$ cat config.mk
export PLATFORM = sky130hd
export DESIGN_NAME = mcirq_top
export DESIGN_NICKNAME = d
export VERILOG_FILES = /design/src/rtl/mcirq_pkg.sv /design/src/rtl/mcirq_bank.sv /design/src/rtl/mcirq_merge.sv /design/src/rtl/mcirq_top.sv
export SDC_FILE = /design/constraint.sdc
export NUM_CORES = 1
export LEC_CHECK = 0
export CAP_MARGIN = 10
export CELL_PAD_IN_SITES_DETAIL_PLACEMENT = 1
export CELL_PAD_IN_SITES_GLOBAL_PLACEMENT = 2
export CORE_MARGIN = 3
export CORE_UTILIZATION = 25
export DETAILED_ROUTE_END_ITERATION = 6
export GPL_TIMING_DRIVEN = 0
export MAX_ROUTING_LAYER = met4
export PLACE_DENSITY = 0.93
export SLEW_MARGIN = 20
export SYNTH_ARGS = -nofsm -noshare
export SYNTH_HDL_FRONTEND = slang
export SYNTH_SLANG_ARGS = --single-unit
$ cat constraint.sdc
create_clock -name clk -period 2.4 [get_ports clk]
set_input_delay 0.48 -clock clk [delete_from_list [all_inputs] [get_ports clk]]
set_output_delay 0.48 -clock clk [all_outputs]
set_load 0.05 [all_outputs]
$ cat src/rtl/mcirq_pkg.sv
package mcirq_pkg;
  localparam int BANK_W = 8;

  // Set when any unmasked input bit of a bank differs from its snapshot
  function automatic logic bank_hit(input logic [BANK_W-1:0] live,
                                    input logic [BANK_W-1:0] snap,
                                    input logic [BANK_W-1:0] in_dir,
                                    input logic [BANK_W-1:0] msk);
    return |((live ^ snap) & in_dir & ~msk);
  endfunction
endpackage

$ cat src/rtl/mcirq_bank.sv
module mcirq_bank
  import mcirq_pkg::*;
(
  input  logic              clk,
  input  logic              rst_n,
  input  logic              armed,
  input  logic              rd,
  input  logic [BANK_W-1:0] live,
  input  logic [BANK_W-1:0] in_dir,
  input  logic [BANK_W-1:0] msk,
  output logic              pending
);
  logic [BANK_W-1:0] snap_q;
  logic              load_now;

  // Load on the startup pass or on a host read of this bank
  assign load_now = !armed || rd;

  always_ff @(posedge clk or negedge rst_n) begin
    if (!rst_n)        snap_q <= '0;
    else if (load_now) snap_q <= live;
  end

  assign pending = armed && bank_hit(live, snap_q, in_dir, msk);

  // a bank with no armed input pin reports nothing
  p_no_armed_pin_r2: assert property (@(posedge clk) disable iff (!rst_n)
    (&(msk | ~in_dir)) |-> !pending);

  // after a read the bank is clean unless its pins or config moved
  p_read_clears_r6: assert property (@(posedge clk) disable iff (!rst_n)
    (rd && armed) |=> (!pending || !$stable(live) || !$stable(in_dir) || !$stable(msk)));

  // without a read or a change, pending state holds
  p_hold_until_read_r7: assert property (@(posedge clk) disable iff (!rst_n)
    (armed && !rd) |=> (!$stable(live) || !$stable(in_dir) || !$stable(msk) || $stable(pending)));
endmodule

$ cat src/rtl/mcirq_merge.sv
module mcirq_merge #(
  parameter int NUM_BANKS = 5
) (
  input  logic                 clk,
  input  logic                 rst_n,
  input  logic                 armed,
  input  logic [NUM_BANKS-1:0] pend,
  output logic                 irq_n
);
  logic any_pend;
  assign any_pend = armed && (|pend);

  always_ff @(posedge clk or negedge rst_n) begin
    if (!rst_n) irq_n <= 1'b1;
    else        irq_n <= ~any_pend;
  end

  // a pending bank shows on the output one cycle later
  p_fire_r4: assert property (@(posedge clk) disable iff (!rst_n)
    (armed && |pend) |=> !irq_n);

  // no pending bank means the output releases one cycle later
  p_release_r5: assert property (@(posedge clk) disable iff (!rst_n)
    !(|pend) |=> irq_n);
endmodule

$ cat src/rtl/mcirq_top.sv
module mcirq_top
  import mcirq_pkg::*;
#(
  parameter int NUM_BANKS = 5,
  localparam int NPINS    = NUM_BANKS * BANK_W
) (
  input  logic                 clk,
  input  logic                 rst_n,
  input  logic [NPINS-1:0]     pins_i,
  input  logic [NPINS-1:0]     dir_in_i,
  input  logic [NPINS-1:0]     mask_i,
  input  logic [NUM_BANKS-1:0] bank_rd_i,
  output logic                 irq_n_o
);
  logic                 armed_q;
  logic [NUM_BANKS-1:0] bank_pend;

  // First clock after reset is the snapshot load pass
  always_ff @(posedge clk or negedge rst_n) begin
    if (!rst_n) armed_q <= 1'b0;
    else        armed_q <= 1'b1;
  end

  for (genvar b = 0; b < NUM_BANKS; b++) begin : g_bank
    mcirq_bank u_bank (
      .clk     (clk),
      .rst_n   (rst_n),
      .armed   (armed_q),
      .rd      (bank_rd_i[b]),
      .live    (pins_i[b*BANK_W +: BANK_W]),
      .in_dir  (dir_in_i[b*BANK_W +: BANK_W]),
      .msk     (mask_i[b*BANK_W +: BANK_W]),
      .pending (bank_pend[b])
    );
  end

  mcirq_merge #(.NUM_BANKS(NUM_BANKS)) u_merge (
    .clk   (clk),
    .rst_n (rst_n),
    .armed (armed_q),
    .pend  (bank_pend),
    .irq_n (irq_n_o)
  );

  // the startup load pass never leads to an interrupt
  p_startup_quiet_r1: assert property (@(posedge clk) disable iff (!rst_n)
    !armed_q |=> irq_n_o);
endmodule

# Word level (Yosys, flattened, before mapping)
# Cells that the tools add are included.
# classes
bitwise	21
n_reduce_logical	18
# ops
cell	n
8-bit bitwise AND	10
8-bit inverter	5
8-bit OR reduction	5
8-bit XOR	5
1-bit logical AND	6
1-bit logical OR	5
5-bit OR reduction	1
1-bit zero test	1
1-bit inverter	1
# word_totals
out_inout_bits	1
input_bits	127
ff_bits	42

# Logic depth before layout (Yosys ltp)
# logic_depth
word_depth	8
mapped_depth	5
ltp_nobuf	5

# Cells and area by module
# A second synthesis with hierarchy kept.
# hier_totals
hier_cells	200
hier_area_um2	2357.3
# by_module_without_submodules
mod	cells_per_inst	n_inst	area_per_inst_um2
mcirq_bank	39	5	457.9
mcirq_merge	3	1	38.8
mcirq_top	2	1	28.8

# Worst setup path before layout
# No wires, ideal clock.
# synth_path
path_type	input port to flip-flop
from	input pins_i[26]
to	register u_merge.irq_n
required_ns	2.303
arrival_ns	1.298
setup_slack_ns	1.004
stages	5
n_path_buf	0
path_cell_list	xnor2_1 nor3b_1 nor4_1 nand4_1 o41ai_2
# synth_via
elab_chain_cells	8
# synth_lines
item	line	text
start: declaration	mcirq_top.sv:9	input logic [NPINS-1:0] pins_i,
8-bit XOR	mcirq_pkg.sv:9	return |((live ^ snap) & in_dir & ~msk);
8-bit bitwise AND (2 in series)	mcirq_pkg.sv:9	
8-bit OR reduction	mcirq_pkg.sv:9	
1-bit logical AND	mcirq_bank.sv:24	assign pending = armed && bank_hit(live, snap_q, in_dir, msk);
5-bit OR reduction	mcirq_merge.sv:11	assign any_pend = armed && (|pend);
1-bit logical AND	mcirq_merge.sv:11	
1-bit inverter	mcirq_merge.sv:15	else irq_n <= ~any_pend;
end signal: assignment	mcirq_merge.sv:15	
end: declaration	mcirq_merge.sv:8	output logic irq_n
# Every way passes these cells.
# A chain may end at the register's enable or synchronous reset.

# Worst setup path after layout
# layout_path
from	register u_merge.irq_n
to	output irq_n_o
# layout_lines
item	line	text
end: declaration	mcirq_top.sv:13	output logic irq_n_o
# No word-level cell between the ends.

==> impl_results.md <==
- Status: complete, no violations
- Clock Pin Slew Worst Setup and Hold Paths: 80 ps
- Worst IR Drop VDD: 215.4 uV
- PortBufs: 127
- Top delay family on crit path: buffers and inverters
- Die Width: 102.0 um
- Yosys cell types: 13
- H-tree depth: 2
- Mean Syn Cell Area: 12.39 um2
- Post-CTS resize count: 0
- Synthesized Nets: 313
- Power, Total: between 1.5 and 2 mW
- P per Cell Area: 478.3 nW/um2
- Setup bufs post-CTS: 0
- Layout cells sized above 1: 0.1708
- Root buffer cell: clkbuf_8
- #FFs+latches synth: 42
- Worst min path class: input port to asynchronous set/reset pin
- Rel. slew slack: 0.6112
- Row cnt: 34
- Post-synth EDFFs: 0
- Post-DRT Antenna Nets: 0
- # clock sinks: 42
- Slowest CP cell: clkdlybuf4s50_1
- # DRC: 0
- CTS tree: built
- Placed cells: 422
- Die height: 102.0 um
- Max-cap viol count: 0
- Crit path from: u_merge.irq_n$_DFF_PN1_
- Yosys warns: 0
- Cell with the most instances after synthesis: dfrtp_1
- Top cells by count, synth: 41 x dfrtp_1, 40 x mux2_2, 32 x nor3b_1, 32 x xnor2_1
- Fmax: between 400 and 500 MHz
- RSZ-0062 raised after global routing: no
- Vias post-DR: ~1900
- Worst path cell trace: clkdlybuf4s50_1
- Layout fillers: 963
- Gate Count Post-Synth: 186
- Deepest clock path buffer count: 2
- Worst slew pin tran: 583.1 ps
- Grt ovf: 0
- Leak: 1.423 nW
- Clock Skews: 7.437 ps
- CP required: 1920 ps
- Via/cell ratio: 4.523
- Crit path buffers/inverters: 1
- Drt initial violations: 31
- Largest net degree at the start of global routing: 23
- Initial Util: 0.2605
- R2R cell count: 5
- Crit-path max cell delay: 810 ps
- Die area: 10410 um2
- Finish-stage setup viols: 0
- Main flop type after synthesis: dfrtp_1
- Period Utilization, post-route: 0.8772
- TritonRoute pass-1 iters: 3
- Final Util: 0.4340
- Reg-to-Reg Start: g_bank[1].u_bank.snap_q[6]$_DFFE_PN0P_
- Final Max Slew Viols: 0
- First-pass GRT wire length: 10350 um
- Post-synthesis sequential area ratio: 0.4566
- Area of the core: 8848 um2
- Setup crit end kind: output port
- Multi-input gate area: 1227 um2
- Cell Area, Synth: 2305 um2
- Initial antenna violation count: 0
- CP Depth: 1
- Worst Path Max Fanout: 1
- WL final: 6732 um
- Area leader, netlist: dfrtp_1
- Post-detail-place hpwl: between 5000 and 6000 um
- # diodes: 0
- Final cell count without fillers: 430
- Vias in the first global route: between 2000 and 2500
- Syn-to-layout area delta: 66.61%
- Register Area: around 1100 um2
- Total GRT Usage: 0.1341
- Routed length per instance: 15.66 um
- CP Launch Type: register
- Crit path DAT: 1630 ps
- Worst skew pair latency: between 200 and 300 ps
- TritonCTS buffer count: 5
- CTS Hold Bufs: 0
- Synth top area share: 0.4452
- Synth top area cells: dfrtp_1 45%, mux2_2 20%, xnor2_1 12%
- Net count, final: 448
- GP Congestion: 0.6875
- Fraction of registers with async set/reset: 1.000
- Final hold vios: 0
- Io pins: 128
- Final min period: between 2000 and 2500 ps
- Setup Crit Path Kind: register to output port
layout make-up:
class	instances	share of cell area
repair buffers	128	0.3369
clock inverters	1	0.007820
well taps	108	0.03519
multi-input cells	139	0.3196
flip-flops and latches	42	0.2740
plain buffers	5	0.006517
clock buffers	7	0.01988
layer usage:
metal / vias to the layer above / GRT usage / wire length [um]
li1: 932 / - / -
met1: 933 / 0.1517 / 2780
met2: 75 / 0.2409 / 3401
met3: 5 / 0.03208 / 494
met4: 0 / 0.02725 / 55
met5: - / - / 0
logic make-up (layout without fill, tap and decap cells):
| family | Yosys count | after routing | share of synthesized area |
|---|---|---|---|
| AND/OR/NAND/NOR | 57 | 57 | 0.1764 |
| flip-flops | 42 | 42 | 0.4566 |
| XOR/XNOR | 40 | 40 | 0.1520 |
| AO/OA/AOI/OAI | 1 | 1 | 0.007059 |
| buffers and inverters | 5 | 141 | 0.01086 |
| other | 1 | 1 | 0.001627 |
| multiplexers | 40 | 40 | 0.1954 |
path summary, 6_finish.rpt:
kind                                                           to  slack (ps)
setup / recovery                                          irq_n_o         290
hold / removal             g_bank[4].u_bank.snap_q[0]$_DFFE_PN0P_         180
setup reg to reg                          u_merge.irq_n$_DFF_PN1_         610
hold reg to reg            g_bank[4].u_bank.snap_q[7]$_DFFE_PN0P_         530
max in group asynchronous  g_bank[2].u_bank.snap_q[4]$_DFFE_PN0P_        1710
min in group clk           g_bank[4].u_bank.snap_q[7]$_DFFE_PN0P_         530
per-stage QoR:
step	setup TNS, ps	hold slack, ps	instance area (um2)	setup slack [ps]
3_3_place_gp	-13990	510.4	3711	-344.1
3_5_place_dp	0	517.5	3734	64.07
4_1_cts	0	193.2	3840	265.1
5_1_grt	0	209.7	3840	249.0
2_1_floorplan	0	184.4	2305	1004
6_report	0	181.7	3840	294.8
state kept, by name, summed over array words and instances (netlist names):
signal / count
armed_q: 1
g_bank.u_bank.snap_q: 40
u_merge.irq_n: 1
cells in the final DEF, fill, tap and decap left out:
cell               n
bufinv_16          1
buf_2              6
dfstp_2            1
xor2_1             8
nand3b_1           8
nand4_1            4
clkbuf_8           5
clkbuf_1           2
clkdlybuf4s50_1  126
nor3b_1           32
nand2b_1           5
nor4_1             8
dfrtp_1           41
conb_1             1
buf_16             1
o41ai_2            1
mux2_2            40
xnor2_1           32
where the power goes:
group	leakage, nW	switching (mW)	internal [mW]	total (mW)
sequential	0.488	0.0398	0.767	0.807
clock	0.0524	0.243	0.312	0.555
combinational	0.882	0.150	0.326	0.476
total	1.42	0.432	1.40	1.84
No activity file was read; power rests on OpenSTA's default activity.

- Task goal -
Return the span of lines in the data above that opens at the line with "p_startup_quiet_r1: assert property" and closes at the line with "- Worst IR Drop VDD: 215.4 uV", exactly, ends included, nothing else.

- Answer to the exercise -
  p_startup_quiet_r1: assert property (@(posedge clk) disable iff (!rst_n)
    !armed_q |=> irq_n_o);
endmodule

# Word level (Yosys, flattened, before mapping)
# Cells that the tools add are included.
# classes
bitwise	21
n_reduce_logical	18
# ops
cell	n
8-bit bitwise AND	10
8-bit inverter	5
8-bit OR reduction	5
8-bit XOR	5
1-bit logical AND	6
1-bit logical OR	5
5-bit OR reduction	1
1-bit zero test	1
1-bit inverter	1
# word_totals
out_inout_bits	1
input_bits	127
ff_bits	42

# Logic depth before layout (Yosys ltp)
# logic_depth
word_depth	8
mapped_depth	5
ltp_nobuf	5

# Cells and area by module
# A second synthesis with hierarchy kept.
# hier_totals
hier_cells	200
hier_area_um2	2357.3
# by_module_without_submodules
mod	cells_per_inst	n_inst	area_per_inst_um2
mcirq_bank	39	5	457.9
mcirq_merge	3	1	38.8
mcirq_top	2	1	28.8

# Worst setup path before layout
# No wires, ideal clock.
# synth_path
path_type	input port to flip-flop
from	input pins_i[26]
to	register u_merge.irq_n
required_ns	2.303
arrival_ns	1.298
setup_slack_ns	1.004
stages	5
n_path_buf	0
path_cell_list	xnor2_1 nor3b_1 nor4_1 nand4_1 o41ai_2
# synth_via
elab_chain_cells	8
# synth_lines
item	line	text
start: declaration	mcirq_top.sv:9	input logic [NPINS-1:0] pins_i,
8-bit XOR	mcirq_pkg.sv:9	return |((live ^ snap) & in_dir & ~msk);
8-bit bitwise AND (2 in series)	mcirq_pkg.sv:9	
8-bit OR reduction	mcirq_pkg.sv:9	
1-bit logical AND	mcirq_bank.sv:24	assign pending = armed && bank_hit(live, snap_q, in_dir, msk);
5-bit OR reduction	mcirq_merge.sv:11	assign any_pend = armed && (|pend);
1-bit logical AND	mcirq_merge.sv:11	
1-bit inverter	mcirq_merge.sv:15	else irq_n <= ~any_pend;
end signal: assignment	mcirq_merge.sv:15	
end: declaration	mcirq_merge.sv:8	output logic irq_n
# Every way passes these cells.
# A chain may end at the register's enable or synchronous reset.

# Worst setup path after layout
# layout_path
from	register u_merge.irq_n
to	output irq_n_o
# layout_lines
item	line	text
end: declaration	mcirq_top.sv:13	output logic irq_n_o
# No word-level cell between the ends.

==> impl_results.md <==
- Status: complete, no violations
- Clock Pin Slew Worst Setup and Hold Paths: 80 ps
- Worst IR Drop VDD: 215.4 uV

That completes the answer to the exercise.